Popping back up with healing word after nullifying all of the damage after bringing the target to zero is an inversion of risk that makes it safer to not stop. As a bonus action first level spell with a 60 foot range healing word does not involve any meaningful cost to the caster, the caser's action economy usage, put the caster at risk of things like an AoO from needing to get close, or even cost the downed player something when their turn comes around.

Because of how effective short rests are for healing up the party no longer needs to rely on the healer's higher level slots for that so the caster keeps adding more & more times they can cast it without really taxing themselves in any meaningful way to the party's capabilities & efficiency in combat. That only leaves "will we be able to get a long rest" & that's rife with problems of it's own since even getting attacked & having everyone in the party go nova with their remaining resources when trying to take a long rest just results in getting everything back when the long rest finishes


You can think of it a different way by looking at basically every bomb disarming scene in movies & tv. If the expert just reaches in & casually clips a wire while strolling away without a care in the world there's obviously no tension. If the expert is carefully selecting the right wire & trying to settle on clipping this wire or that wire while the timer is beeping/ticking down you've got tension spread over a longer period of time. If the expert is taking their time unscrewing the housing for the bomb & their allies are shown desperately fighting off the bad guys for whatever reason between screws you've got tension even though the expert literally can not fail at removing a screw. If the expert is neutralizing a dozen bombs by squirting them with neutralizing foam like a pest control guy & the allies are basically playing cards you've got the anticlimatic 5e style
ROFLMAO!

4e's solution was ELEGANT, key every single heal to HS. Then they let up a bit on that later on, which could get problematic, but it never got completely crazy except for a couple edge case party builds (and Vampires are pretty wonky, but it kinda depends on the details of the party and combats).

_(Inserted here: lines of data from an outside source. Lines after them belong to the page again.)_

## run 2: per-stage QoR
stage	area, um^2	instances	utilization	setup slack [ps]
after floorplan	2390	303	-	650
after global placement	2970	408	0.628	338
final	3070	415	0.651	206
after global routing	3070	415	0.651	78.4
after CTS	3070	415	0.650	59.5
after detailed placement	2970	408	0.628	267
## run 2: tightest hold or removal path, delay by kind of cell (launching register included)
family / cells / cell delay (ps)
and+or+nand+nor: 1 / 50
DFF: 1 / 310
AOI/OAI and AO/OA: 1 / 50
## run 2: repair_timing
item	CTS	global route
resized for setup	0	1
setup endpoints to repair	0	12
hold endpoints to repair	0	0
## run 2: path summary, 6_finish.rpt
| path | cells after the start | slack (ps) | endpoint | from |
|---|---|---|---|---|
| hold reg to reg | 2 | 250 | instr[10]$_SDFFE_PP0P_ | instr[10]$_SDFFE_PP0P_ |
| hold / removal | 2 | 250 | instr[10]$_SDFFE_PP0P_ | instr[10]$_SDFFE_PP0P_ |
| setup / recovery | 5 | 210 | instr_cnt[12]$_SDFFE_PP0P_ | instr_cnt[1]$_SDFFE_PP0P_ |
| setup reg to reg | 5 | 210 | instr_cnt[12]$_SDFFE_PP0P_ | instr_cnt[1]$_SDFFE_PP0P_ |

So, my answer was, have a lot of non-combat SC-type stuff that sucked up resources and could produce drama in multiple ways. Then you could still have some basic fights, mainly just to provide the right atmosphere and suck up a few more resources. These would usually have some goals besides 'kill everything' to enhance interest, but in terms of fighting/damage its fine if the PCs just 'get up again', since they're unlikely to really be fighting to the death. Finally you get the really dramatic super action-packed fights where everything is a roller-coaster and I can insert some sort of 'special rules' (IE powers or terrain, whatever) to create the "and he goes down" sort of drama (falls are a cheap way to get this BTW). This is where nasty save ends effects can play a part, if used sparingly (and its best if there is a costly 'cure' available, way to create some tension). Heck, you can even throw in a '5 minutes' duration if you do that right, or even a permanent one.

Anyway, forcing the game to rely on hit points as THE way of doing this gets old fast, and every edition of D&D since the mid 90's has had a way around it.